This design comes from an exercise in tuning for small area on the open sky130 flow, not from production work.
RTL that was checked went through simulation tests only; none was proved equivalent to the original.
For run 2, only the layout was checked, not whether the RTL still works.
The flow treats the clock pin as an ideal source, which a real chip does not have.
Power is estimated from default activity; no workload was simulated.

==> design/flow/design.v <==
module Pong_Top
  #(parameter [16:0] BALL_AT  = 17'h0a8d7,   
    parameter [17:0] PAD_AT   = 18'h0de83,   
    parameter [17:0] PAD_OVER = 18'h1bd06)   
  (input  i_Clk,        
   input  i_Rst,        
   input i_Switch_1,
   input i_Switch_2,
   input i_Switch_3,
   input i_Switch_4,
   output o_VGA_HSync,
   output o_VGA_VSync,
   output [2:0] o_VGA_Red,
   output [2:0] o_VGA_Grn,
   output [2:0] o_VGA_Blu,
   output [3:0] o_Game_Test,
   output o_LED_1,
   output o_LED_2,
   output o_LED_3,
   output o_LED_4
   );
  wire [3:0] w_Switch = {i_Switch_4, i_Switch_3, i_Switch_2, i_Switch_1};
  reg  [3:0] r_Switch;
  reg  [3:0] r_Sig;
  reg  [3:0] r_LED;
  always @(posedge i_Clk)
    if (i_Rst)
      begin
        r_Switch <= 4'b0000;
        r_Sig    <= 4'b0000;
        r_LED    <= 4'b0000;
      end
    else
      begin
        r_Switch <= w_Switch;
        r_Sig    <= w_Switch & r_Switch;
        r_LED    <= r_LED ^ (w_Switch & r_Switch);
      end
  assign o_LED_1 = r_LED[0];
  assign o_LED_2 = r_LED[1];
  assign o_LED_3 = r_LED[2];
  assign o_LED_4 = r_LED[3];
  reg  [9:0] r_Col;
  reg  [9:0] r_Row;
  wire [9:0] w_Col_Inc = r_Col + 1'b1;
  wire [9:0] w_Row_Inc = r_Row + 1'b1;
  wire w_Col_End = &{r_Col[9:8], r_Col[4:0]};
  wire w_Row_End = r_Row[9] & r_Row[3] & r_Row[2];
  always @(posedge i_Clk)
    if (i_Rst)
      begin
        r_Col <= 10'd799;
        r_Row <= 10'd524;
      end
    else if (w_Col_End)
      begin
        r_Col <= 10'd0;
        r_Row <= w_Row_End ? 10'd0 : w_Row_Inc;
      end
    else
      r_Col <= w_Col_Inc;
  reg r_HSync, r_VSync;
  always @(posedge i_Clk)
    if (i_Rst)
      begin
        r_HSync <= 1'b0;
        r_VSync <= 1'b0;
      end
    else
      begin
        r_HSync <= !(r_Col >= 660 && r_Col <= 751);
        r_VSync <= !((r_Row == 490 && r_Col >= 2) || r_Row == 491 ||
                     (r_Row == 492 && r_Col < 2));
      end
  assign o_VGA_HSync = r_HSync;
  assign o_VGA_VSync = r_VSync;
  reg  [1:0] r_Start_Cnt;
  wire w_Started = &r_Start_Cnt;
  reg  [1:0] r_Test;        
  always @(posedge i_Clk)
    if (i_Rst)
      begin
        r_Start_Cnt <= 2'd0;
        r_Test      <= 2'b00;
      end
    else
      begin
        if (r_Sig[0] && !w_Started)
          r_Start_Cnt <= r_Start_Cnt + 1'b1;
        r_Test <= {r_Test[0], w_Started};
      end
  assign o_Game_Test = {4{r_Test[1]}};
  reg  [6:0]  r_Left;       
  reg  [7:0]  r_Right;      
  reg  [17:0] r_LU, r_LD, r_RU, r_RD;
  wire w_LU_Go = r_Sig[0] && w_Started;
  wire w_LD_Go = r_Sig[1] && w_Started;
  wire w_RU_Go = r_Sig[2];
  wire w_RD_Go = r_Sig[3] && w_Started;
  wire w_LU_Move = w_LU_Go && r_LU == PAD_AT && r_Left >= 2;
  wire w_LD_Move = w_LD_Go && r_LD == PAD_AT && r_Left <= 106;
  wire w_RU_Move = w_RU_Go && r_RU == PAD_AT;
  wire w_RD_Move = w_RD_Go && r_RD == PAD_AT && r_Right <= 106;
  wire w_LU_Clr = i_Rst || (w_LU_Go && (w_LU_Move || r_LU == PAD_OVER));
  wire w_LD_Clr = i_Rst || (w_LD_Go && (w_LD_Move || r_LD == PAD_OVER));
  wire w_RU_Clr = i_Rst || (w_RU_Go && (w_RU_Move || r_RU == PAD_OVER));
  wire w_RD_Clr = i_Rst || (w_RD_Go && (w_RD_Move || r_RD == PAD_OVER));
  always @(posedge i_Clk)
    begin
      r_LU <= w_LU_Clr ? 18'd0 : w_LU_Go ? {r_LU[16:0], ~(r_LU[17] ^ r_LU[10])} : r_LU;
      r_LD <= w_LD_Clr ? 18'd0 : w_LD_Go ? {r_LD[16:0], ~(r_LD[17] ^ r_LD[10])} : r_LD;
      r_RU <= w_RU_Clr ? 18'd0 : w_RU_Go ? {r_RU[16:0], ~(r_RU[17] ^ r_RU[10])} : r_RU;
      r_RD <= w_RD_Clr ? 18'd0 : w_RD_Go ? {r_RD[16:0], ~(r_RD[17] ^ r_RD[10])} : r_RD;
    end
  wire w_L_En = w_LD_Move || w_LU_Move;
  wire w_R_En = w_RD_Move || w_RU_Move;
  wire [7:0] w_L_T, w_R_T;    
  assign w_L_T[0] = w_L_En;
  assign w_R_T[0] = w_R_En;
  genvar gi;
  generate
    for (gi = 0; gi < 7; gi = gi + 1) begin : g_lt
      assign w_L_T[gi+1] = w_L_T[gi] & (r_Left[gi] ~^ w_LD_Move);
    end
    for (gi = 0; gi < 7; gi = gi + 1) begin : g_rt
      assign w_R_T[gi+1] = w_R_T[gi] & (r_Right[gi] ~^ w_RD_Move);
    end
  endgenerate
  always @(posedge i_Clk)
    if (i_Rst)
      begin
        r_Left  <= 7'd25;
        r_Right <= 8'd105;
      end
    else
      begin
        r_Left  <= r_Left ^ w_L_T[6:0];
        r_Right <= r_Right ^ w_R_T[7:0];
      end
  reg  [16:0] r_Ball_Cnt;
  reg  [8:0]  r_BX;         
  reg  [8:0]  r_BY;
  reg         r_DX, r_DY;
  reg  [2:0]  r_T1, r_T2;
  wire w_Tick = r_Ball_Cnt == BALL_AT;
  always @(posedge i_Clk)
    r_Ball_Cnt <= (i_Rst || w_Tick) ? 17'd0 : {r_Ball_Cnt[15:0], ~(r_Ball_Cnt[16] ^ r_Ball_Cnt[13])};
  wire [7:0] w_KB = r_DX ? r_Right : {1'b0, r_Left};
  wire [8:0] w_EB = {2'b00, r_BY[8:2]} - {1'b0, w_KB};
  wire w_EB_Lo = w_EB[8:4] == 5'd0;
  wire w_Y5   = r_BY >= 5;
  wire w_InL  = w_EB_Lo && (w_EB[3:0] <= 12 || (w_EB[3:0] == 13 && !r_BY[1]));
  wire w_InR  = w_EB_Lo && ((w_EB[3:0] >= 1 && w_EB[3:0] <= 13) || (w_EB[3:0] == 0 && r_BY[1]));
  wire w_Top  = r_BY == 1;
  wire w_Bot  = r_BY == 479;
  wire w_Hit  = w_Y5 && (r_DX ? (r_DY ? ((r_BX == 254 || r_BX == 255) && !w_Bot && w_InR)
                                      : (r_BX == 255 && w_InR))
                              : (r_BX == 14 && w_InL && !(r_DY && w_Bot)));
  wire w_Wall = r_DY ? w_Bot : w_Top;
  wire w_DX_N = r_DX ^ w_Hit;
  wire w_DY_N = r_DY ^ (!w_Hit && w_Wall);
  wire w_Score_2 = r_BX == 0;       
  wire w_Score_1 = r_BX == 320;     
  wire w_Score   = w_Score_2 || w_Score_1;
  wire w_Step    = w_Tick && !w_Score;
  wire w_Restart = i_Rst || (w_Tick && w_Score);
  wire [8:0] w_X_T, w_Y_T;
  assign w_X_T[0] = w_Step;
  assign w_Y_T[0] = w_Step;
  generate
    for (gi = 0; gi < 8; gi = gi + 1) begin : g_bt
      assign w_X_T[gi+1] = w_X_T[gi] & (r_BX[gi] ~^ w_DX_N);
      assign w_Y_T[gi+1] = w_Y_T[gi] & (r_BY[gi] ~^ w_DY_N);
    end
  endgenerate
  always @(posedge i_Clk)
    if (w_Restart)
      begin
        r_BX <= 9'd160;
        r_BY <= 9'd240;
      end
    else
      begin
        r_BX <= r_BX ^ w_X_T;
        r_BY <= r_BY ^ w_Y_T;
      end
  always @(posedge i_Clk)
    if (i_Rst)
      begin
        r_DX <= 1'b1;
        r_DY <= 1'b1;
        r_T1 <= 3'd0;
        r_T2 <= 3'd0;
      end
    else if (w_Tick)
      begin
        if (w_Score_2)
          begin
            r_T2 <= (r_T2 == 4) ? 3'd0 : r_T2 + 1'b1;
            if (r_T2 == 4)
              r_T1 <= 3'd0;
            r_DX <= 1'b0;
            r_DY <= 1'b0;
          end
        else if (w_Score_1)
          begin
            r_T1 <= (r_T1 == 4) ? 3'd0 : r_T1 + 1'b1;
            if (r_T1 == 4)
              r_T2 <= 3'd0;
            r_DX <= 1'b1;
            r_DY <= 1'b0;
          end
        else
          begin
            r_DX <= w_DX_N;
            r_DY <= w_DY_N;
          end
      end
  wire w_Sel_R = r_Col[9] | r_Col[8];
  wire [7:0] w_KP = w_Sel_R ? r_Right : {1'b0, r_Left};
  wire [8:0] w_EP = {1'b0, r_Row[9:2]} - {1'b0, w_KP};
  wire [3:0] w_EP4 = w_EP[3:0];
  wire w_EP_Lo = w_EP[8:4] == 5'd0;
  wire w_VL = w_EP_Lo && ((w_EP4 >= 2 && w_EP4 <= 12) || (w_EP4 == 1 && r_Row[1:0] != 0) ||
                          (w_EP4 == 13 && !r_Row[1]));
  wire w_VR = w_EP_Lo && ((w_EP4 >= 2 && w_EP4 <= 13) || (w_EP4 == 1 && r_Row[1:0] == 3));
  wire w_Pad_L = r_Col >= 17  && r_Col <= 27  && w_VL;
  wire w_Pad_R = r_Col >= 509 && r_Col <= 519 && w_VR;
  wire w_Ball_C = (r_Col[9:1] == r_BX) || (r_Col[0] && w_Col_Inc[9:1] == r_BX);
  wire [9:0] w_BY_Inc = r_BY + 1'b1;
  wire w_Ball_R = (r_Row == r_BY) || (w_Row_Inc == r_BY) || (r_Row == w_BY_Inc);
  wire w_Ball = w_Ball_C && w_Ball_R;
  wire w_Tally_Row = r_Row >= 10 && r_Row <= 20;
  wire w_Tally =
    w_Tally_Row &&
    ((r_T1 >= 1 && r_Col >= 100 && r_Col <= 102) ||
     (r_T1 >= 2 && r_Col >= 105 && r_Col <= 107) ||
     (r_T1 >= 3 && r_Col >= 110 && r_Col <= 112) ||
     (r_T1 >= 4 && r_Col >= 115 && r_Col <= 117) ||
     (r_T2 >= 1 && r_Col >= 400 && r_Col <= 402) ||
     (r_T2 >= 2 && r_Col >= 405 && r_Col <= 407) ||
     (r_T2 >= 3 && r_Col >= 410 && r_Col <= 412) ||
     (r_T2 >= 4 && r_Col >= 415 && r_Col <= 417));
  wire w_Pixel = w_Pad_L || w_Pad_R || w_Ball || w_Tally;
  reg [2:0] r_Video;
  always @(posedge i_Clk)
    if (i_Rst)
      r_Video <= 3'b000;
    else
      r_Video <= {r_Video[1:0], w_Started && w_Pixel};
  assign o_VGA_Red = {3{r_Video[2]}};
  assign o_VGA_Grn = {3{r_Video[2]}};
  assign o_VGA_Blu = {3{r_Video[2]}};
endmodule
==> design/flow/run.sh <==
#!/bin/bash
# synth_recipe.tcl (not shown) runs the flow's synth.tcl, then flattens the netlist and writes it again
# the make line also repeats each setting of config.mk as NAME=value (left out here)
make -C /OpenROAD-flow-scripts/flow DESIGN_CONFIG=/design/flow/config.mk WORK_HOME=/design/flow/orfs CLKGATE_MAP_FILE= SYNTH_SCRIPT=/design/flow/synth_recipe.tcl finish
==> design/flow/config.mk <==
export PLATFORM = sky130hd
export DESIGN_NAME = Pong_Top
export DESIGN_NICKNAME = Pong_Top
export VERILOG_FILES = /design/flow/design.v
export SDC_FILE = /design/flow/constraint.sdc
export NUM_CORES = 4
export LEC_CHECK = 0
export CAP_MARGIN = 20
export CORE_MARGIN = 2
export CORE_UTILIZATION = 40
export SLEW_MARGIN = 20
==> design/flow/constraint.sdc <==
create_clock -name core_clock -period 20.0 [get_ports {i_Clk}]
set_input_delay 4.0000 -clock core_clock [delete_from_list [all_inputs] [get_ports {i_Clk}]]
set_output_delay 4.0000 -clock core_clock [all_outputs]
set_load 0.01 [all_outputs]
==> summary.txt, run 1 <==
Post-CTS setup buffer count: 0
Area of the core: 24100 µm²
Vias after detailed routing: 8075
Count of inserted antenna diode cells: 0
Startpoint-to-endpoint class of the critical path: input port to flip-flop
Fraction of the cycle the final worst path needs: 0.278
Worst slack, placed: 13970 ps
Chip Width: 160 µm
Post-layout nets: 1198
Maximum vdd ir drop: 0.0388 mV
CTS clock-pin slew for the worst setup and hold paths: 70 ps
Asr flop ratio synth: 0
End of the worst register-to-register path: r_BX[6]$_SDFF_PP0_
Boundary Pins: 25
Pins over their slew limit: 0
Residual DRC: 0
Wire length of the first global-routing pass: 36300 µm
Maximum number of pins on one net before global-route repair: 42
Syn-to-layout area delta: 8.42%
Iteration-0 DRC count of the detailed router: 505
CTS buffer count: 17
Routed via count divided by cell count: 5.40
CTS sink cnt: 171
Arrival time at the worst endpoint: 5860 ps
Vertical extent of the die: 160 µm
Min-delay worst type: flip-flop to flip-flop
Final wirelength: 21400 µm
Reg2Reg Launch Point: r_DX$_SDFFE_PP1P_
Worst Min Path Start: r_Video[1]$_SDFF_PP0_
Met2 track demand over resource in global routing: 0.263
Mean cell area of the mapped netlist: 8.06 µm²
Number of detailed-route iterations in the first pass: 5
Worst reg-to-reg path cell count: 12
Count of state elements after synthesis: 171
Overall die area: 25600 µm²
GPL Wtd Cong: 0.840
Effective utilization at floorplan: 0.404
Part of the Yosys area used for sequential elements: 0.352
Count of unique library cells instantiated by Yosys: 77
Max-Slew Margin vs Limit: 0.307
Overall track demand over capacity in global routing: 0.170
Number of synthesized flops with an enable pin: 0
Worst skew pair latency: 420 ps
Fraction of final layout cells with drive strength greater than 1: 0.0487
WL/cell: 14.3 µm
Minimum clock period: 5560 ps
Synth Warn #: 1
Worst setup margin: 14440 ps
Slew at the pin closest to its max-slew limit: 1040 ps
Number of antenna-violating nets in the routed design: 0
R2R Setup Slk: 16030 ps
Post-synth net total: 1248
Post-Synthesis Cell Area: 9730 µm²
Crit end category: flip-flop
Run status: finished clean
Total of hold buffers inserted after clock tree synthesis: 0
P per Cell Area: 80.2 nW/µm²
Setup clock skew after layout: 10.6 ps
Instance count along the most critical hold path: 1
Static Leakage: 3.80 nW
Met3 GRT Util: 0.0255
Port bufs: 24
CP Data Required Time: 20300 ps
RSZ-0062 raised after global routing: false
Busiest metal layer after global routing: met2
Type of element launching the critical path: input port
Hold endpoint: r_Video[2]$_SDFF_PP0_
Placed wire-length estimate: 14900 µm
Most used DFF post-synth: dfxtp_1
Number of global-route vias before repair: 7289
Number of antenna violations at the first check in global routing: 0
Root buffer selected by CTS: clkbuf_16
Floorplan row count: 57
Final setup vio count: 0
Fmax: 180 MHz
Post-synthesis cell count: 1207
Post-CTS resize count: 0
Number of H-tree branching levels: 4
Setup TNS after final layout: 0 ps
Maximum fanout along the worst path: 41
Count of endpoints failing hold in the final timing report: 0
Sum of overflow across all layers after global routing: 0
Maximum Capacitance Violations: 0
TritonCTS clock tree: done
GR Util met1: 0.243
Number of buffers on the longest clock path: 2
Worst setup path startpoint: i_Rst
[final cells by class]
cell class,count,area [µm²]
Fill cell,2520,13600
Tap cell,324,405
Sequential cell,171,3420
Inverter,26,97.6
Timing Repair Buffer,25,243
Multi-Input combinational cell,916,5790
Clock inverter,12,126
Clock buffer,20,467
[worst max-delay path: stages]
cell and delay (ps):
buf_2 610, buf_4 470, a311o_1 400, nor2b_1 80, o21ai_0 160, o31ai_1 90
[kinds of logic after synthesis]
family,synth area share
flops,0.352
compound gates,0.159
buf+inv,0.0533
xor+xnor,0.0756
fa+ha+maj,0.0465
mux,0.0446
simple gates,0.269
[state kept, by name (all words and copies together), names as in the netlist, 10 cells and up]
register	flops
r_RU	18
r_Col	10
r_Row	10
r_RD	18
r_Ball_Cnt	17
r_LD	18
r_LU	18
[cell usage in the layout, fill, tap and decap left out, drive strengths merged, types with 6 or more instances in the layout]
| cell type | count |
|---|---|
| nand2b | 9 |
| a21o | 16 |
| nor3b | 7 |
| nand3 | 32 |
| nor2 | 92 |
| nor3 | 30 |
| nor2b | 22 |
| and2 | 21 |
| inv | 33 |
| nand4 | 16 |
| clkdlybuf4s50 | 23 |
| xnor2 | 51 |
| dfxtp | 171 |
| o21bai | 8 |
| clkbuf | 20 |
| nand4b | 8 |
| a31oi | 6 |
| or2 | 8 |
| or4 | 8 |
| a21oi | 92 |
| or3 | 18 |
| o31ai | 13 |
| and3 | 18 |
| nor4 | 10 |
| xor2 | 33 |
| o22ai | 8 |
| nand3b | 6 |
| ha | 33 |
| o21ai | 37 |
| nor4b | 6 |
| nand2 | 189 |
| mux2i | 40 |
| nor4bb | 8 |
[worst max-delay path by stage]
stage	endpoint	slack, ps	cells after the start
2_1_floorplan	r_BX[0]$_SDFF_PP0_	14990	4
3_3_place_gp	r_Video[0]$_SDFF_PP0_	14010	6
3_5_place_dp	r_Video[0]$_SDFF_PP0_	13970	6
4_1_cts	r_Video[0]$_SDFF_PP0_	14440	6
5_1_grt	r_Row[7]$_SDFFE_PP0P_	14250	6
6_report	r_Row[7]$_SDFFE_PP0P_	14440	6
[power breakdown]
group / total (mW) / switching [mW] / leakage (nW) / internal (mW)
registers: 0.393 / 0.0406 / 1.38 / 0.352
clock network: 0.331 / 0.146 / 0.292 / 0.186
logic: 0.122 / 0.0682 / 2.12 / 0.0535
total: 0.846 / 0.255 / 3.80 / 0.591
[per-stage QoR]
stage / utilization / std cells / hold slack (ps) / power (mW) / cell area (µm²)
finish: 0.438 / 1494 / 430 / 0.846 / 10600
global route: 0.438 / 1494 / 461 / 0.888 / 10600
CTS: 0.438 / 1494 / 437 / 0.855 / 10600
detailed placement: 0.413 / 1462 / 434 / 0.520 / 9960
global placement: 0.413 / 1462 / 427 / 0.518 / 9960
floorplan: - / 1207 / 414 / 0.486 / 9730
[routing by layer]
layer,routed length [µm],vias to the layer above
li1,-,4130
met1,11000,3802
met2,9400,121
met3,639,22
met4,321,0
met5,0,-
[cells in the mapped netlist (8+ instances only)]
cell	count	share of area
nor2b_1	22	0.014
nand4b_1	8	0.0072
o21ai_0	34	0.017
nand2_1	189	0.073
a21o_1	16	0.012
buf_2	10	0.0051
nor4bb_1	8	0.0082
nand2b_1	9	0.0058
mux2i_1	40	0.041
ha_1	33	0.042
buf_4	13	0.010
o22ai_1	8	0.0051
nand3_1	31	0.016
and3_1	18	0.012
clkbuf_1	65	0.025
o31ai_1	13	0.010
nor4_1	9	0.0058
dfxtp_1	171	0.35
nor3_1	28	0.014
xnor2_1	51	0.046
a21oi_1	92	0.047
and2_1	21	0.013
xor2_1	33	0.030
nand4_1	16	0.010
nor2_1	92	0.035
inv_1	26	0.010
or3_1	18	0.012
==> run 2: changes to the inputs <==
--- a/design/flow/design.v
+++ b/design/flow/design.v
@@ -227,8 +227,8 @@
   wire w_Pad_L = r_Col >= 17  && r_Col <= 27  && w_VL;
   wire w_Pad_R = r_Col >= 509 && r_Col <= 519 && w_VR;
   wire w_Ball_C = (r_Col[9:1] == r_BX) || (r_Col[0] && w_Col_Inc[9:1] == r_BX);
-  wire [9:0] w_BY_Inc = r_BY + 1'b1;
-  wire w_Ball_R = (r_Row == r_BY) || (w_Row_Inc == r_BY) || (r_Row == w_BY_Inc);
+  wire [10:0] w_DYB = {1'b0, w_Row_Inc} - {2'b00, r_BY};
+  wire w_Ball_R = w_DYB[10:2] == 9'd0 && w_DYB[1:0] != 2'd3;
   wire w_Ball = w_Ball_C && w_Ball_R;
   wire w_Tally_Row = r_Row >= 10 && r_Row <= 20;
   wire w_Tally =
==> design/flow/flow/run.sh (new file) <==
#!/bin/bash
# Own layout flow: the standard synthesis, then its combinational logic
# mapped again for area with ABC (the registers stay exactly as the standard
# synthesis made them), then the standard layout steps with a clock tree
# of smaller buffers. Each tool's output goes to a log file in this folder.
set -euo pipefail
W=$PWD
P=${FLOW_PLATFORM:-sky130hd}
R=$W/orfs/results/$P/Pong_Top/base
L=$W/orfs/logs/$P/Pong_Top/base
YOSYS=$FLOW_HOME/../tools/install/yosys/bin/yosys
LIB=$FLOW_HOME/platforms/$P/lib/sky130_fd_sc_hd__tt_025C_1v80.lib

# 1. the standard synthesis
bash standard.sh synth > log_std_synth.txt 2>&1
cp "$R/1_2_yosys.v" std_1_2_yosys.v

# 2. combinational cell models from the liberty file
"$YOSYS" -q -l log_cells.txt -p "read_liberty -ignore_miss_func $LIB; write_verilog -noattr cells_all.v"
python3 flow/combcells.py cells_all.v cells_comb.v > log_combcells.txt 2>&1

# 3. map the combinational logic again, keeping the cells the platform marks
#    don't-use out as the standard synthesis does
DU=$(grep -o -- '-dont_use [A-Za-z0-9_]*' "$L/1_2_yosys.log" | sort -u | tr '\n' ' ')
cat > resyn.ys <<EOS
read_liberty -lib $LIB
read_verilog -sv std_1_2_yosys.v
hierarchy -top $FLOW_TOP
tee -o resyn_before.txt stat -liberty $LIB
techmap -map cells_comb.v
techmap
opt -purge
abc -liberty $LIB -script $W/flow/abc_area.script $DU
opt_clean
setundef -zero
hilomap -singleton -hicell sky130_fd_sc_hd__conb_1 HI -locell sky130_fd_sc_hd__conb_1 LO
insbuf -buf sky130_fd_sc_hd__buf_4 A X
splitnets
opt_clean -purge
check -assert -mapped
tee -o resyn_after.txt stat -liberty $LIB
write_verilog -noattr -nohex -nodec resyn_1_2_yosys.v
EOS
"$YOSYS" -l log_resyn.txt -s resyn.ys > /dev/null
cp resyn_1_2_yosys.v "$R/1_2_yosys.v"
touch "$R/1_2_yosys.v"

# 4. the standard layout from the new netlist on; the clock tree uses
#    clkbuf_4 with smaller sink clusters and no dummy loads
export CTS_ARGS="-sink_clustering_enable -repair_clock_nets -buf_list sky130_fd_sc_hd__clkbuf_8 -dont_use_dummy_load"
bash standard.sh > log_std_layout.txt 2>&1
==> design/flow/flow/abc_area.script (new file) <==
&get -n
&st
&syn2
&dch
&nf
&st
&deepsyn -T 60
&dch -f
&nf -R 1000
&put
==> design/flow/flow/combcells.py (new file) <==
#!/usr/bin/env python3
"""Keep only the combinational cell models from a Yosys dump of the liberty
file (write_verilog of read_liberty), for techmapping the standard
synthesis's gates back to generic logic. Flip-flops and latches stay cells."""
import re, sys
src = open(sys.argv[1]).read()
keep = []
for body, name in re.findall(r'(module (\S+)\(.*?endmodule\n)', src, re.S):
    if 'always' in body or ' reg ' in body:
        continue
    keep.append(body)
open(sys.argv[2], 'w').write('\n'.join(keep))
print(len(keep), 'combinational cell models')
==> design/flow/standard.sh (new file) <==
#!/bin/bash
# synth_recipe.tcl (not shown) runs the flow's synth.tcl, then flattens the netlist and writes it again
# the make line also repeats each setting of config.mk as NAME=value (left out here)
make -C /OpenROAD-flow-scripts/flow DESIGN_CONFIG=/design/flow/config.mk WORK_HOME=/design/flow/orfs CLKGATE_MAP_FILE= SYNTH_SCRIPT=/design/flow/synth_recipe.tcl "${@:-finish}"
removed: design/flow/run.sh
==> run 2 against run 1 <==
Combinational power fell by 55%. Sequential power fell by 7.1%. Clock skew grew 36 ps. Cell area decreased by 18%. Largest power group unchanged. Worst hold slack is essentially flat.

[Exercise details]:
Each line in the records above that contains the word "placement" must be copied.

[Expected output]:
detailed placement: 0.413 / 1462 / 434 / 0.520 / 9960
global placement: 0.413 / 1462 / 427 / 0.518 / 9960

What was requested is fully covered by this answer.